━━━ Records supplied

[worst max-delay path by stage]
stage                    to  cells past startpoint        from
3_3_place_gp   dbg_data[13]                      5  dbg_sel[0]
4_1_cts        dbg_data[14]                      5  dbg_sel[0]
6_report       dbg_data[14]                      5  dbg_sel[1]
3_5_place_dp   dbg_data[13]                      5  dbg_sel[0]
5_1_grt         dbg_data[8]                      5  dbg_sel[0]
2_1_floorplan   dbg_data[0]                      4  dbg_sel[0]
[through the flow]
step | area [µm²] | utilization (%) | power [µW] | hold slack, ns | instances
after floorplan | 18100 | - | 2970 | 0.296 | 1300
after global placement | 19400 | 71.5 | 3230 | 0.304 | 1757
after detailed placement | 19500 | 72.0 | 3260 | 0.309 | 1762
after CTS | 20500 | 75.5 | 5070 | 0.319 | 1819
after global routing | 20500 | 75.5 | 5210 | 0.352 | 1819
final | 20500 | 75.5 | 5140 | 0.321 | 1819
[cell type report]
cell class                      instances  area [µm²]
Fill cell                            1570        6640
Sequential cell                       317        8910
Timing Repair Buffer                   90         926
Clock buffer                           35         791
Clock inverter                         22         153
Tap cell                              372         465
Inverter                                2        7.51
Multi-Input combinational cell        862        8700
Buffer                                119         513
<file path="src/rtl/mips_mc_core.sv">
// mips_mc_core: multi-cycle MIPS subset core with a single unified memory port.
//
// Supported instructions: addu, subu, ori, lui, lw, sw, beq, j (and jal when the
// MIPS_MC_JAL_EN macro is defined; otherwise jal is an illegal opcode).
// Each instruction walks FETCH -> DECODE -> EXEC [-> MEM] [-> WB]. The core stops
// in HALT on an illegal opcode/funct or when a memory transaction waits too long;
// only reset leaves HALT.
//
// Ports:
//   clk        single clock, rising edge
//   reset      asynchronous active-high reset
//   mem_req    memory transaction request (FETCH or MEM state)
//   mem_we     1 = store, 0 = load/fetch
//   mem_addr   word address (byte address bits [MEM_AW+1:2])
//   mem_wdata  store data
//   mem_rdata  load/fetch data, sampled when mem_req & mem_ready
//   mem_ready  completes the current transaction
//   halted     core stopped (illegal instruction or memory timeout)
//   retire     one-cycle pulse per completed instruction
//   pc_out     PC of the instruction in flight
//
// Configuration macro: MIPS_MC_JAL_EN (enables jal).
module mips_mc_core #(
  parameter logic [31:0] RESET_PC     = 32'h0000_3000,
  parameter int unsigned MEM_AW       = 10,
  parameter int unsigned MEM_WAIT_MAX = 255
) (
  input  logic              clk,
  input  logic              reset,
  output logic              mem_req,
  output logic              mem_we,
  output logic [MEM_AW-1:0] mem_addr,
  output logic [31:0]       mem_wdata,
  input  logic [31:0]       mem_rdata,
  input  logic              mem_ready,
  output logic              halted,
  output logic              retire,
  output logic [31:0]       pc_out
);

  // Wait counter holds 0 .. MEM_WAIT_MAX-1; the last value times out.
  localparam int unsigned WaitW = (MEM_WAIT_MAX > 2) ? $clog2(MEM_WAIT_MAX) : 1;
  localparam logic [WaitW-1:0] WaitLast = WaitW'(MEM_WAIT_MAX - 1);

`ifdef MIPS_MC_JAL_EN
  localparam logic JalEn = 1'b1;
`else
  localparam logic JalEn = 1'b0;
`endif

  localparam logic [5:0] OpRtype = 6'b000000;
  localparam logic [5:0] OpJ     = 6'b000010;
  localparam logic [5:0] OpJal   = 6'b000011;
  localparam logic [5:0] OpBeq   = 6'b000100;
  localparam logic [5:0] OpOri   = 6'b001101;
  localparam logic [5:0] OpLui   = 6'b001111;
  localparam logic [5:0] OpLw    = 6'b100011;
  localparam logic [5:0] OpSw    = 6'b101011;
  localparam logic [5:0] FnAddu  = 6'b100001;
  localparam logic [5:0] FnSubu  = 6'b100011;

  typedef enum logic [2:0] {
    StFetch,
    StDecode,
    StExec,
    StMem,
    StWb,
    StHalt
  } state_e;

  state_e            state_q, state_d;
  logic [31:0]       pc_q, pc_d;
  logic [31:0]       pc_inst_q, pc_inst_d;
  logic [31:0]       ir_q, ir_d;
  logic [31:0]       a_q, a_d;
  logic [31:0]       b_q, b_d;
  logic [31:0]       alu_q, alu_d;
  logic [31:0]       mdr_q, mdr_d;
  logic [WaitW-1:0]  wait_q, wait_d;
  logic [31:0]       rf_q [32];

  logic              rf_we;
  logic [4:0]        rf_waddr;
  logic [31:0]       rf_wdata;

  // Instruction fields
  logic [5:0]  opcode, funct;
  logic [4:0]  rs, rt, rd;
  logic [15:0] imm;
  logic [25:0] target;
  logic [31:0] imm_sext, imm_zext, jump_pc;
  logic        insn_legal;

  assign opcode   = ir_q[31:26];
  assign rs       = ir_q[25:21];
  assign rt       = ir_q[20:16];
  assign rd       = ir_q[15:11];
  assign funct    = ir_q[5:0];
  assign imm      = ir_q[15:0];
  assign target   = ir_q[25:0];
  assign imm_sext = {{16{imm[15]}}, imm};
  assign imm_zext = {16'h0000, imm};
  // pc_q already holds PC+4 once past FETCH.
  assign jump_pc  = {pc_q[31:28], target, 2'b00};

  always_comb begin
    insn_legal = 1'b0;
    case (opcode)
      OpRtype:                           insn_legal = (funct == FnAddu) || (funct == FnSubu);
      OpOri, OpLui, OpLw, OpSw, OpBeq, OpJ: insn_legal = 1'b1;
      OpJal:                             insn_legal = JalEn;
      default:                           insn_legal = 1'b0;
    endcase
  end

  always_comb begin
    state_d   = state_q;
    pc_d      = pc_q;
    pc_inst_d = pc_inst_q;
    ir_d      = ir_q;
    a_d       = a_q;
    b_d       = b_q;
    alu_d     = alu_q;
    mdr_d     = mdr_q;
    wait_d    = '0;
    rf_we     = 1'b0;
    rf_waddr  = 5'd0;
    rf_wdata  = 32'h0;
    mem_req   = 1'b0;
    mem_we    = 1'b0;
    mem_addr  = '0;
    mem_wdata = 32'h0;
    retire    = 1'b0;

    unique case (state_q)
      StFetch: begin
        mem_req  = 1'b1;
        mem_addr = pc_q[MEM_AW+1:2];
        if (mem_ready) begin
          ir_d      = mem_rdata;
          pc_inst_d = pc_q;
          pc_d      = pc_q + 32'd4;
          state_d   = StDecode;
        end else if (wait_q == WaitLast) begin
          pc_inst_d = pc_q;
          state_d   = StHalt;
        end else begin
          wait_d = wait_q + WaitW'(1);
        end
      end

      StDecode: begin
        a_d     = rf_q[rs];
        b_d     = rf_q[rt];
        state_d = insn_legal ? StExec : StHalt;
      end

      StExec: begin
        case (opcode)
          OpRtype: begin
            alu_d   = (funct == FnSubu) ? (a_q - b_q) : (a_q + b_q);
            state_d = StWb;
          end
          OpOri: begin
            alu_d   = a_q | imm_zext;
            state_d = StWb;
          end
          OpLui: begin
            alu_d   = {imm, 16'h0000};
            state_d = StWb;
          end
          OpLw, OpSw: begin
            alu_d   = a_q + imm_sext;
            state_d = StMem;
          end
          OpBeq: begin
            if (a_q == b_q) pc_d = pc_q + {imm_sext[29:0], 2'b00};
            retire  = 1'b1;
            state_d = StFetch;
          end
          OpJ: begin
            pc_d    = jump_pc;
            retire  = 1'b1;
            state_d = StFetch;
          end
          OpJal: begin
            rf_we    = 1'b1;
            rf_waddr = 5'd31;
            rf_wdata = pc_q;
            pc_d     = jump_pc;
            retire   = 1'b1;
            state_d  = StFetch;
          end
          default: state_d = StHalt;
        endcase
      end

      StMem: begin
        mem_req  = 1'b1;
        mem_addr = alu_q[MEM_AW+1:2];
        if (opcode == OpSw) begin
          mem_we    = 1'b1;
          mem_wdata = b_q;
        end
        if (mem_ready) begin
          if (opcode == OpSw) begin
            retire  = 1'b1;
            state_d = StFetch;
          end else begin
            mdr_d   = mem_rdata;
            state_d = StWb;
          end
        end else if (wait_q == WaitLast) begin
          state_d = StHalt;
        end else begin
          wait_d = wait_q + WaitW'(1);
        end
      end

      StWb: begin
        rf_we    = 1'b1;
        rf_waddr = (opcode == OpRtype) ? rd : rt;
        rf_wdata = (opcode == OpLw) ? mdr_q : alu_q;
        retire   = 1'b1;
        state_d  = StFetch;
      end

      StHalt: state_d = StHalt;

      default: state_d = StHalt;
    endcase

    // State sits in FETCH while reset is held; keep the bus quiet.
    if (reset) begin
      mem_req   = 1'b0;
      mem_we    = 1'b0;
      mem_addr  = '0;
      mem_wdata = 32'h0;
      retire    = 1'b0;
    end
  end

  assign halted = (state_q == StHalt);
  assign pc_out = (state_q == StFetch) ? pc_q : pc_inst_q;

  always_ff @(posedge clk or posedge reset) begin
    if (reset) begin
      state_q   <= StFetch;
      pc_q      <= RESET_PC;
      pc_inst_q <= RESET_PC;
      ir_q      <= 32'h0;
      a_q       <= 32'h0;
      b_q       <= 32'h0;
      alu_q     <= 32'h0;
      mdr_q     <= 32'h0;
      wait_q    <= '0;
    end else begin
      state_q   <= state_d;
      pc_q      <= pc_d;
      pc_inst_q <= pc_inst_d;
      ir_q      <= ir_d;
      a_q       <= a_d;
      b_q       <= b_d;
      alu_q     <= alu_d;
      mdr_q     <= mdr_d;
      wait_q    <= wait_d;
    end
  end

  // R0 is never written, so it always reads zero.
  always_ff @(posedge clk or posedge reset) begin
    if (reset) begin
      for (int i = 0; i < 32; i++) rf_q[i] <= 32'h0;
    end else if (rf_we && (rf_waddr != 5'd0)) begin
      rf_q[rf_waddr] <= rf_wdata;
    end
  end

endmodule
</file>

━━━━━━

#### [Work to be completed]
The entries above hold the needed span. Transcribe exactly the lines from the one with "Timing Repair Buffer" to the one with "Multi-Input combinational cell", both included.

#### [Task solution]
Timing Repair Buffer                   90         926
Clock buffer                           35         791
Clock inverter                         22         153
Tap cell                              372         465
Inverter                                2        7.51
Multi-Input combinational cell        862        8700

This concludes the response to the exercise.